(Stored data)
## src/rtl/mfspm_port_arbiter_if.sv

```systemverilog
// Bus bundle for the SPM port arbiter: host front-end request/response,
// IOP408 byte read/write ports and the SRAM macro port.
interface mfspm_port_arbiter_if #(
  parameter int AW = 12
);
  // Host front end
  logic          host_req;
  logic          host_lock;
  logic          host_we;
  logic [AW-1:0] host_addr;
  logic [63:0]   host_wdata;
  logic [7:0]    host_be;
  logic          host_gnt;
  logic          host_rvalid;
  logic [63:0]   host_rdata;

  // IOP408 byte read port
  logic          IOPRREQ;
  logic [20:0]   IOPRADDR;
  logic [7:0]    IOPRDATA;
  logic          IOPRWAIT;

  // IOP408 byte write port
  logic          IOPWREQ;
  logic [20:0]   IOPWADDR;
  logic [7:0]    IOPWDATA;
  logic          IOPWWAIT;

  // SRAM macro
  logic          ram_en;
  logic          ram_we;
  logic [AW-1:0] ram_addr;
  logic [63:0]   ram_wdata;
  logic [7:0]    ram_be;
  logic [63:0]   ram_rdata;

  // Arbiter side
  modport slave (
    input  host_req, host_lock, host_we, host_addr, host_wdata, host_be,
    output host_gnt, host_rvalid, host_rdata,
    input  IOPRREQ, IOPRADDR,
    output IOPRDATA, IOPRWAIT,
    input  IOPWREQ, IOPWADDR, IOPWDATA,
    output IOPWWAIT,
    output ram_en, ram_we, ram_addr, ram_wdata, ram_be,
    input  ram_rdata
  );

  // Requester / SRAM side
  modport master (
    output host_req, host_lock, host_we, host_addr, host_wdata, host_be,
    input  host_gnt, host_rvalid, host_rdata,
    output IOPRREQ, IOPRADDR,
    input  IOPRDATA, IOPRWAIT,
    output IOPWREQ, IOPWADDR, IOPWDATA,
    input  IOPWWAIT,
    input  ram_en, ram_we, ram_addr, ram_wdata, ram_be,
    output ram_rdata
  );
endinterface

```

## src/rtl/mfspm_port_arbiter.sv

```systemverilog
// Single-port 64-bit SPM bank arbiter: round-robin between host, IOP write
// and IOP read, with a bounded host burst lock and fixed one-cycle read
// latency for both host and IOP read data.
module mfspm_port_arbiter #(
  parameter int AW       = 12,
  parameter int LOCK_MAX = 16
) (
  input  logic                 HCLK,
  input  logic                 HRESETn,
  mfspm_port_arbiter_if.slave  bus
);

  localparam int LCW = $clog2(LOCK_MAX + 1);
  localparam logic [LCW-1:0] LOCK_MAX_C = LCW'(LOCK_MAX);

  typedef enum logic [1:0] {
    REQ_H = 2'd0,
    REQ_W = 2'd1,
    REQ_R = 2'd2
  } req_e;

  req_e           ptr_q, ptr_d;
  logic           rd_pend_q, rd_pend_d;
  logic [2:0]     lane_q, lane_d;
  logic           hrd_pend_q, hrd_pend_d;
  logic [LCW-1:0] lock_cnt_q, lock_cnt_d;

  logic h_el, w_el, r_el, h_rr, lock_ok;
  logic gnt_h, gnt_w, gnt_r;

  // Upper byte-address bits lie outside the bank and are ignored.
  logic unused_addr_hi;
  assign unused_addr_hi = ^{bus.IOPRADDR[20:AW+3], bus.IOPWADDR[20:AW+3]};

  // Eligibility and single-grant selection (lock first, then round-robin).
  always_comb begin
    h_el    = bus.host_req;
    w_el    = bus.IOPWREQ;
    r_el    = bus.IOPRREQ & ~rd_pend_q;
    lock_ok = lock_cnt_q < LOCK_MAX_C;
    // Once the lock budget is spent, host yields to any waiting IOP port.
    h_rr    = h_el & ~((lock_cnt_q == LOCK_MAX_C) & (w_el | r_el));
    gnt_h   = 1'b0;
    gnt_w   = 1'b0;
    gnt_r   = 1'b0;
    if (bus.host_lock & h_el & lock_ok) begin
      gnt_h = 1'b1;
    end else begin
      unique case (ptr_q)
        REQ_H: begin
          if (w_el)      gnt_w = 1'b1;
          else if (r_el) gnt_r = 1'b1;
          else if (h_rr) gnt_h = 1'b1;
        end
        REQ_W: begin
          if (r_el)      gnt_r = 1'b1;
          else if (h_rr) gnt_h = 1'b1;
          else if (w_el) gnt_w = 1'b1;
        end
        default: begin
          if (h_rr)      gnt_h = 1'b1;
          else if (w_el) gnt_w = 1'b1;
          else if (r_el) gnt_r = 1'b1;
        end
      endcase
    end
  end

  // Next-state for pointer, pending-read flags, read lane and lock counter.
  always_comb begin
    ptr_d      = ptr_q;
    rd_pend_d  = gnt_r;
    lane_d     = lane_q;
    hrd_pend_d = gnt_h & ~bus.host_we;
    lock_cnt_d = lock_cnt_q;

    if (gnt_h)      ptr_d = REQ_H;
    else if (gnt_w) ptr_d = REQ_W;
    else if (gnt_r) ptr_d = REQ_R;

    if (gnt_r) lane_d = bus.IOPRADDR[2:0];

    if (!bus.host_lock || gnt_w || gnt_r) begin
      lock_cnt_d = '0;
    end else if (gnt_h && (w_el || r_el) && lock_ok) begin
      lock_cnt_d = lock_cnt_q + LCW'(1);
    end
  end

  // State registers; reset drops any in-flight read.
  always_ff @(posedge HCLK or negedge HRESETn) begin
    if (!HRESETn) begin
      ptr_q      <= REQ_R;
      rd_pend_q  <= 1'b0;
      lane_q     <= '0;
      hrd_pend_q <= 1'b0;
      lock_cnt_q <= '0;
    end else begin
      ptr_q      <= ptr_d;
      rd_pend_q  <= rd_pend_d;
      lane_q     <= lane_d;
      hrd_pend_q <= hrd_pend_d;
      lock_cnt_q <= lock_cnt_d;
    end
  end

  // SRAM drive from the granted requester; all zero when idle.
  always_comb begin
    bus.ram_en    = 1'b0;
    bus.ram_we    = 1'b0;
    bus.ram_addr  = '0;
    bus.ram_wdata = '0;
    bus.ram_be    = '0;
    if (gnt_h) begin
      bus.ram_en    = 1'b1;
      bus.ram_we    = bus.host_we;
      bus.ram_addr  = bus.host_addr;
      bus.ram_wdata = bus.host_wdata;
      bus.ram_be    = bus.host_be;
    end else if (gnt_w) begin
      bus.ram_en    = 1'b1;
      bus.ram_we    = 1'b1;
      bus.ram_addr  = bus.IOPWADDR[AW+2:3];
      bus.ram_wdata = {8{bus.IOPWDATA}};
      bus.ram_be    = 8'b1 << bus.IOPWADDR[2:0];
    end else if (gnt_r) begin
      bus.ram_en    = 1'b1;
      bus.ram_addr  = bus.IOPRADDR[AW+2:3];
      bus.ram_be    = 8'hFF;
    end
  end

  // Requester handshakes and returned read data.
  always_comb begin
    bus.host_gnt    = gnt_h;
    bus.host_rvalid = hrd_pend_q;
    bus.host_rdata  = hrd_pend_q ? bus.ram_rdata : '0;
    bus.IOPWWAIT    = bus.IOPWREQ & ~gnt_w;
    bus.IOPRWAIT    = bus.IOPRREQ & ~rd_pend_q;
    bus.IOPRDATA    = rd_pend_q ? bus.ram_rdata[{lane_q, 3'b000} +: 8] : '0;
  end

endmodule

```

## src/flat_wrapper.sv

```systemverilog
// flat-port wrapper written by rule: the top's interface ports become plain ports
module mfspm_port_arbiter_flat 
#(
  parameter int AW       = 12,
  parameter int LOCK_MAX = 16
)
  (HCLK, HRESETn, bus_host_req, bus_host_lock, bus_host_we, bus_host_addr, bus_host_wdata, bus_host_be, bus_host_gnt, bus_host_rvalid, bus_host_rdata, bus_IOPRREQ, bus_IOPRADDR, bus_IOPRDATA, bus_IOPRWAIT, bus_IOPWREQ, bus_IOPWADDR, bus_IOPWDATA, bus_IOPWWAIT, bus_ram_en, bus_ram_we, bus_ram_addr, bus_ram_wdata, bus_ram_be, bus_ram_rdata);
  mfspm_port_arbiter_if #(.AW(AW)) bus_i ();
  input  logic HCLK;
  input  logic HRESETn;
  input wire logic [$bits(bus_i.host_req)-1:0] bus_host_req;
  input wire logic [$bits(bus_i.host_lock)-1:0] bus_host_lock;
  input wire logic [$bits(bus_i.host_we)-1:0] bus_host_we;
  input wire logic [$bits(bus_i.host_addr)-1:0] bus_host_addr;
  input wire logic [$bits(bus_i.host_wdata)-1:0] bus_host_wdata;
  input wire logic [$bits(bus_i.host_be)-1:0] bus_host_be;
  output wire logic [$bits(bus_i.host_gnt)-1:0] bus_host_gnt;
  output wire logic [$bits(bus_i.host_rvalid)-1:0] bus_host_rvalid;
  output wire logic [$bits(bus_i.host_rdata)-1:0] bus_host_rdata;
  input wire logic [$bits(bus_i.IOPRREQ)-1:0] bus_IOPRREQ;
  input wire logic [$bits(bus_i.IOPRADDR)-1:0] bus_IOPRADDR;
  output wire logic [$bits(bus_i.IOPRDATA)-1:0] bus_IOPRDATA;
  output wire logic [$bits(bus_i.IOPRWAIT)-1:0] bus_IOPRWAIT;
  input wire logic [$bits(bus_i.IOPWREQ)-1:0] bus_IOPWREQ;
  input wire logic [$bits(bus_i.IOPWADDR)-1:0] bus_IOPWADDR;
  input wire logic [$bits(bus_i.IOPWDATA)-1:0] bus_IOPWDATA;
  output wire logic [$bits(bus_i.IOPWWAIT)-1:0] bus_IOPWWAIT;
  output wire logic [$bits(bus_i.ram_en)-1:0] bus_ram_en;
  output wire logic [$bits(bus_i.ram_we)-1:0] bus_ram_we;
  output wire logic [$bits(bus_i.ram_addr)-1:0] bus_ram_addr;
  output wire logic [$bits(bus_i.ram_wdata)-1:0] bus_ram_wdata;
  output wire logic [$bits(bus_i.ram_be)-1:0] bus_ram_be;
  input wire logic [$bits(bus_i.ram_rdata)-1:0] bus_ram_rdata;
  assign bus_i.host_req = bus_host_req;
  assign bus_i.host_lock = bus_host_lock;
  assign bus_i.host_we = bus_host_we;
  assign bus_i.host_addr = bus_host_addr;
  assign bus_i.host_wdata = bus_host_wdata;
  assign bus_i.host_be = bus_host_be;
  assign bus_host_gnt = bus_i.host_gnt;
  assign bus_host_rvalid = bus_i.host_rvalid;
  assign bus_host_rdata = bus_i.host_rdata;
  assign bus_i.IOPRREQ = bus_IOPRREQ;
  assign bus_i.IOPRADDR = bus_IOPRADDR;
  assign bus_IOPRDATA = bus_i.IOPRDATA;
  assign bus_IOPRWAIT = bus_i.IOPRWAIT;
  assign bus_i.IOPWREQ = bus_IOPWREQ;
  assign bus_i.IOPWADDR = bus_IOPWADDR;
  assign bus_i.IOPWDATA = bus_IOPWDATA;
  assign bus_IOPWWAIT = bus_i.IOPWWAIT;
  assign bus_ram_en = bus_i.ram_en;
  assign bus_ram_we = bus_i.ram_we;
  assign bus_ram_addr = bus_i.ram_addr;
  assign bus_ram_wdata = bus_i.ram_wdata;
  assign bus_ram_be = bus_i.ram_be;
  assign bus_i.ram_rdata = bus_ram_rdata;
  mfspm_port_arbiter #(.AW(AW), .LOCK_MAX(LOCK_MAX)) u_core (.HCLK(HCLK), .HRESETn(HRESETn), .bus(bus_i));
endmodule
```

● **About this task**: Show a copy of each line from the data that includes the word "HRESETn".

● **Response for this exercise**:
  input  logic                 HRESETn,
  always_ff @(posedge HCLK or negedge HRESETn) begin
    if (!HRESETn) begin
  (HCLK, HRESETn, bus_host_req, bus_host_lock, bus_host_we, bus_host_addr, bus_host_wdata, bus_host_be, bus_host_gnt, bus_host_rvalid, bus_host_rdata, bus_IOPRREQ, bus_IOPRADDR, bus_IOPRDATA, bus_IOPRWAIT, bus_IOPWREQ, bus_IOPWADDR, bus_IOPWDATA, bus_IOPWWAIT, bus_ram_en, bus_ram_we, bus_ram_addr, bus_ram_wdata, bus_ram_be, bus_ram_rdata);
  input  logic HRESETn;
  mfspm_port_arbiter #(.AW(AW), .LOCK_MAX(LOCK_MAX)) u_core (.HCLK(HCLK), .HRESETn(HRESETn), .bus(bus_i));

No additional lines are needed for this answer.